Avec l’arrivée au pouvoir de M. Bouteflika, en 1999, une flopée de titres au tirage anecdotique avaient vu le jour pour émarger à la publicité institutionnelle, qui transite obligatoirement par l’Agence nationale d’édition et de publicité (ANEP). La gestion de la manne a favorisé les dérives, comme l’a illustré en juin la condamnation à six mois de prison de l’ancien international de football Rabah Madjer, propriétaire de deux journaux qui ont continué de recevoir pendant une année des chèques publicitaires alors qu’ils avaient cessé de paraître.
A partir de 2012, les ressources de la publicité (estimées par certains spécialistes à 200 millions d’euros par an), notamment des opérateurs de téléphonie et de l’agroalimentaire, ont largement quitté la presse écrite pour les télévisions privées, au statut précaire et révocable sans aucune forme de procès. Résultat : les autorités ont aujourd’hui un pouvoir de vie et de mort sur l’ensemble des médias.
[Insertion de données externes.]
**config.mk**
```make
export PLATFORM = sky130hd
export DESIGN_NAME = memory_arbiter_flat
export DESIGN_NICKNAME = d
export VERILOG_FILES = /design/src/rtl/memory_arbiter_pkg.sv /design/src/rtl/memory_arbiter_if.sv /design/src/rtl/memory_arbiter_rr_arbiter.sv /design/src/rtl/memory_arbiter.sv /design/src/flat_wrapper.sv
export SDC_FILE = /design/constraint.sdc
export NUM_CORES = 1
export LEC_CHECK = 0
export CORE_MARGIN = 5
export CORE_UTILIZATION = 23
export CTS_BUF_LIST = sky130_fd_sc_hd__clkbuf_4 sky130_fd_sc_hd__clkbuf_8
export CTS_CLUSTER_DIAMETER = 50
export DETAILED_ROUTE_END_ITERATION = 12
export GPL_TIMING_DRIVEN = 0
export PLACE_DENSITY = 0.66
export SKIP_LAST_GASP = 1
export SLEW_MARGIN = 40
export SYNTH_ARGS = -nofsm -noshare
export SYNTH_HDL_FRONTEND = slang
export SYNTH_SLANG_ARGS = --single-unit
```
**constraint.sdc**
```tcl
create_clock -name i_Clock -period 2.15 [get_ports i_Clock]
set_input_delay 0.5375 -clock i_Clock [delete_from_list [all_inputs] [get_ports i_Clock]]
set_output_delay 0.5375 -clock i_Clock [all_outputs]
set_load 0.05 [all_outputs]
```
Dans un éditorial-plaidoyer en direction des pouvoirs publics, El Watan affirme que si le journal venait à disparaître, « on sablera le champagne à Rabat », où l’on goûte peu son soutien au mouvement indépendantiste sahraoui du Front Polisario ; quant aux intégristes religieux, contre lesquels le quotidien a bataillé durant la décennie noire des années 1990, ils « trinqueront ». Mais chez les journalistes en grève, le sentiment prévaut que ni les actionnaires ni le pouvoir ne veulent éviter la fin de parcours du journal.